- [Brief]:
Only one stretch of the data below is wanted: the lines from the one with "export SLEW_MARGIN = 20" through the one with "set_load 0.02 [all_outputs]", repeated exactly.

- [Records shown]:

◆ ◆ ◆

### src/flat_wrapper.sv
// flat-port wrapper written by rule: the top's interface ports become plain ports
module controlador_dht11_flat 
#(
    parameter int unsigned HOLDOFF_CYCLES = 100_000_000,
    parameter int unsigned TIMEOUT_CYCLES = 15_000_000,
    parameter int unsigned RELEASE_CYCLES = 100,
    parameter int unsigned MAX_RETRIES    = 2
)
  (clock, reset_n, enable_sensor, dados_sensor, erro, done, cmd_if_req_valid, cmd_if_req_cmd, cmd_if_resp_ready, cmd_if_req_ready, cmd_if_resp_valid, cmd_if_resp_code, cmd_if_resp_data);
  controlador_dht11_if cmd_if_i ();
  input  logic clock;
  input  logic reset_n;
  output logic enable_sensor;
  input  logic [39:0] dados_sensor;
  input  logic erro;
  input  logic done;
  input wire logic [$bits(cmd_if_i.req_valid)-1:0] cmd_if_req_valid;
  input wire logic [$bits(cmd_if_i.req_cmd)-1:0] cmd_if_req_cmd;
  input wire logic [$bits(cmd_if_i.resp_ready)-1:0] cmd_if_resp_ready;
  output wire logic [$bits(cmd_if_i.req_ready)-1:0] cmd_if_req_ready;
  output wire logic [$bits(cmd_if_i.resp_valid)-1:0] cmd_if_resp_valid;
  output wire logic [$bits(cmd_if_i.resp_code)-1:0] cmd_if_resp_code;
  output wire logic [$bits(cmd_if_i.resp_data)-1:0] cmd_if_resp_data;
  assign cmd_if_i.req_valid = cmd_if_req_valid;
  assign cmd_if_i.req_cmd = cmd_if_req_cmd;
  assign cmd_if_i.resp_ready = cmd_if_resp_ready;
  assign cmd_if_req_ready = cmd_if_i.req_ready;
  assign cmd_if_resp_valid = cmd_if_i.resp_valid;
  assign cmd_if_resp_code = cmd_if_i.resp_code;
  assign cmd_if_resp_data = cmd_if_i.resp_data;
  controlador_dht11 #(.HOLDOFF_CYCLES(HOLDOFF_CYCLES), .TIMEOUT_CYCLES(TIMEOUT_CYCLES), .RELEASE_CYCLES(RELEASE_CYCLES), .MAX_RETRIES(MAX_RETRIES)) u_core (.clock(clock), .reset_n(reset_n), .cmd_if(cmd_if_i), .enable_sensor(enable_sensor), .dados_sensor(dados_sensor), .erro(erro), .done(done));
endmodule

◆ ◆ ◆

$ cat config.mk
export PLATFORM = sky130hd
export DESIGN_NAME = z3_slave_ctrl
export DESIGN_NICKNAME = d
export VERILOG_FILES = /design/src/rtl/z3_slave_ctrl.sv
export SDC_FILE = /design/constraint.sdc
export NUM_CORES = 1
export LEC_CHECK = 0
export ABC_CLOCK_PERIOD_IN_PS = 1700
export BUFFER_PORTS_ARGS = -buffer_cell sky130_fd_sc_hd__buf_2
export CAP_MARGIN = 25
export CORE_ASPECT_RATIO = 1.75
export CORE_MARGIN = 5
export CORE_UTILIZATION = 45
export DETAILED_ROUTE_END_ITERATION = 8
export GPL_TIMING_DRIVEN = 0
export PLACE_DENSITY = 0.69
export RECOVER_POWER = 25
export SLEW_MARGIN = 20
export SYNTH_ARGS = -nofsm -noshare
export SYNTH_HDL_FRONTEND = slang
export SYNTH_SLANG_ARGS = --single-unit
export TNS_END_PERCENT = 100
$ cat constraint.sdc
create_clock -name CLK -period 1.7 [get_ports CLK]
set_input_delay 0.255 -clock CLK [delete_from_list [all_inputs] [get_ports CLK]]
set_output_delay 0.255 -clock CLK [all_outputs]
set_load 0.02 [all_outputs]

◆ ◆ ◆

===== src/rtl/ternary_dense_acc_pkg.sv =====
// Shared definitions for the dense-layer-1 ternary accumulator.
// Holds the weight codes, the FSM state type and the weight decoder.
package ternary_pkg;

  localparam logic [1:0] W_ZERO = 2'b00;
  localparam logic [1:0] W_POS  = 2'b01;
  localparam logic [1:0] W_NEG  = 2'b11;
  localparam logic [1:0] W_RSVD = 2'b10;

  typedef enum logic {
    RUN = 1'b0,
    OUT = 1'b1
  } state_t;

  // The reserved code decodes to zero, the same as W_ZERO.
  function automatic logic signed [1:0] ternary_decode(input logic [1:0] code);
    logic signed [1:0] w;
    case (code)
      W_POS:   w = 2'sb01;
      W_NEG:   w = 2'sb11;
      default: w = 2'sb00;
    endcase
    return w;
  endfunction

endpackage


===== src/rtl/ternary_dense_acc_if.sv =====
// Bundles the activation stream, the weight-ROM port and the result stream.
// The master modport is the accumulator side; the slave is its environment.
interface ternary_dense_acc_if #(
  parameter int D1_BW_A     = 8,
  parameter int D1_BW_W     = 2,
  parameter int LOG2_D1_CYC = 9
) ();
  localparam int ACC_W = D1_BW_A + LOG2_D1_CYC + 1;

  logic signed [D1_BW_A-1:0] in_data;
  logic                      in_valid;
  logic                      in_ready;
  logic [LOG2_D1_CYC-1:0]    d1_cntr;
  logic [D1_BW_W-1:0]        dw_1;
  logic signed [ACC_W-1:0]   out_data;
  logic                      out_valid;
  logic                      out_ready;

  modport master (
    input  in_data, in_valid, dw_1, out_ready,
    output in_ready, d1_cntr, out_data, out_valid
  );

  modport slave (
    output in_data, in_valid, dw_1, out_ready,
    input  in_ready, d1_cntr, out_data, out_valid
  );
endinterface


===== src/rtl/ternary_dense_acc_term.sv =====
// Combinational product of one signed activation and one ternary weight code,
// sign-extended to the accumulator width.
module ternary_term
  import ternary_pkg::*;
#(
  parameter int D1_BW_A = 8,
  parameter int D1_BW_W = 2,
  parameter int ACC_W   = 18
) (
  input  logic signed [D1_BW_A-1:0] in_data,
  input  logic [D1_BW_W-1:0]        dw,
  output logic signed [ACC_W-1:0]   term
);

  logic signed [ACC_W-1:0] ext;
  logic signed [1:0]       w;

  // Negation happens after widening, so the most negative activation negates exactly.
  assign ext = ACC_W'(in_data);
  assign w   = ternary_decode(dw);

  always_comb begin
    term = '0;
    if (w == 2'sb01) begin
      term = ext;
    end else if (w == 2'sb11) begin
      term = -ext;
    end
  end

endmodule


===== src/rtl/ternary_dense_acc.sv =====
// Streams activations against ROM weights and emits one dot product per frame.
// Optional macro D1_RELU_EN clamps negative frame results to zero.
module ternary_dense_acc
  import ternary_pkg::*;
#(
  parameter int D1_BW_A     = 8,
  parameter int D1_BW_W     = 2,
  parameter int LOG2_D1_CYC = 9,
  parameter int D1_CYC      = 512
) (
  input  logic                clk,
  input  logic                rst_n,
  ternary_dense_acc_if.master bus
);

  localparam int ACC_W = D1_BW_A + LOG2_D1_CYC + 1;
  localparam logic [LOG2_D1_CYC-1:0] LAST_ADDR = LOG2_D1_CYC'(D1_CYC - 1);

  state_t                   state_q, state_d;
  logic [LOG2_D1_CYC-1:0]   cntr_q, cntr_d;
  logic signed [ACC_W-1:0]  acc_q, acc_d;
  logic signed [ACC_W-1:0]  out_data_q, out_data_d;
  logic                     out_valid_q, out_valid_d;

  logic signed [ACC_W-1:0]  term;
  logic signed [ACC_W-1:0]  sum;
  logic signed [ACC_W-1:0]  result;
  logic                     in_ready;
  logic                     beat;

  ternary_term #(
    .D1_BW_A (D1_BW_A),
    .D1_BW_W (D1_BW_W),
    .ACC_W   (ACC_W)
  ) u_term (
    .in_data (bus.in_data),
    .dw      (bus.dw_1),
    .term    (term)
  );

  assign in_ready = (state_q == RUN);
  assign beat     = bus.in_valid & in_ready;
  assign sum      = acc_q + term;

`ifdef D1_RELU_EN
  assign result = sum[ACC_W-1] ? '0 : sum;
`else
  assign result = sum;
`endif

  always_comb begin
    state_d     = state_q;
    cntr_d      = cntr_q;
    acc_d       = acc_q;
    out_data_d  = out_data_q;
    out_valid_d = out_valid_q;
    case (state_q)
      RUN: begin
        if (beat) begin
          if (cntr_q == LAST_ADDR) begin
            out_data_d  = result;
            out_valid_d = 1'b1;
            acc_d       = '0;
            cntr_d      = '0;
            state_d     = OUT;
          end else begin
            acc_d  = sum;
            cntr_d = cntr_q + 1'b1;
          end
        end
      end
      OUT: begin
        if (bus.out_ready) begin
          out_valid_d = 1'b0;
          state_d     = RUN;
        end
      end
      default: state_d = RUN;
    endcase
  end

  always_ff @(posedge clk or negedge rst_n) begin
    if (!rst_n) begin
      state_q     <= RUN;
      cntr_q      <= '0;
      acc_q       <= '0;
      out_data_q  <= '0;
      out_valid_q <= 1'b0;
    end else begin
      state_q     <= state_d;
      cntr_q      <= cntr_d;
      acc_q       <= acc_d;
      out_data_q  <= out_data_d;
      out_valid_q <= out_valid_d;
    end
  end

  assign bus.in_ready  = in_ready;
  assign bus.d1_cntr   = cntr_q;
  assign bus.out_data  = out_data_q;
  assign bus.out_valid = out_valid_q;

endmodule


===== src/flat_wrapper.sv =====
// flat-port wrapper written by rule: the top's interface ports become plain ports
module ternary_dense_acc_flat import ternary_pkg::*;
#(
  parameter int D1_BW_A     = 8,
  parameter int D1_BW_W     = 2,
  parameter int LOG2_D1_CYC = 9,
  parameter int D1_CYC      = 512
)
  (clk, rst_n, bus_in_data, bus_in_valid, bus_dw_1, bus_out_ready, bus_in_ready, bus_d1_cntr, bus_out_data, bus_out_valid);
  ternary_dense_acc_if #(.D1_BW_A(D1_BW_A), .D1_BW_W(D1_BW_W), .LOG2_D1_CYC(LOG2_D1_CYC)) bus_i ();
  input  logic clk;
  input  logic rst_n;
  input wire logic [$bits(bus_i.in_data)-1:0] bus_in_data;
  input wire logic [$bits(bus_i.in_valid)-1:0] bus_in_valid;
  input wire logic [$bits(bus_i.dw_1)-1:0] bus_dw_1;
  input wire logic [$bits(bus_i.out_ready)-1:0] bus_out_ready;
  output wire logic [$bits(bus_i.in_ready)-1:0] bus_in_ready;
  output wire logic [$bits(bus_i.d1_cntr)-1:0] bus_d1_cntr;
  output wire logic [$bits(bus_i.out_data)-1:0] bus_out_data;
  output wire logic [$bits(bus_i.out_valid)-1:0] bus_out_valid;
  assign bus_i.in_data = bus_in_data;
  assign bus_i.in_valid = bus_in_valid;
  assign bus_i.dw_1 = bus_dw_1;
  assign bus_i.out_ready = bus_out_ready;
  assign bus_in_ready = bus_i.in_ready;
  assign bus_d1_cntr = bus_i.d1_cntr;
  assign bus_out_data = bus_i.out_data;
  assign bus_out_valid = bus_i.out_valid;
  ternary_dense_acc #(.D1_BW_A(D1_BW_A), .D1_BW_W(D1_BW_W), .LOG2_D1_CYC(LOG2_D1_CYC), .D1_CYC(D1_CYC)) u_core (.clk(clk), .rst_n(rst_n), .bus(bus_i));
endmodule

◆ ◆ ◆

- [Your response]:
export SLEW_MARGIN = 20
export SYNTH_ARGS = -nofsm -noshare
export SYNTH_HDL_FRONTEND = slang
export SYNTH_SLANG_ARGS = --single-unit
export TNS_END_PERCENT = 100
$ cat constraint.sdc
create_clock -name CLK -period 1.7 [get_ports CLK]
set_input_delay 0.255 -clock CLK [delete_from_list [all_inputs] [get_ports CLK]]
set_output_delay 0.255 -clock CLK [all_outputs]
set_load 0.02 [all_outputs]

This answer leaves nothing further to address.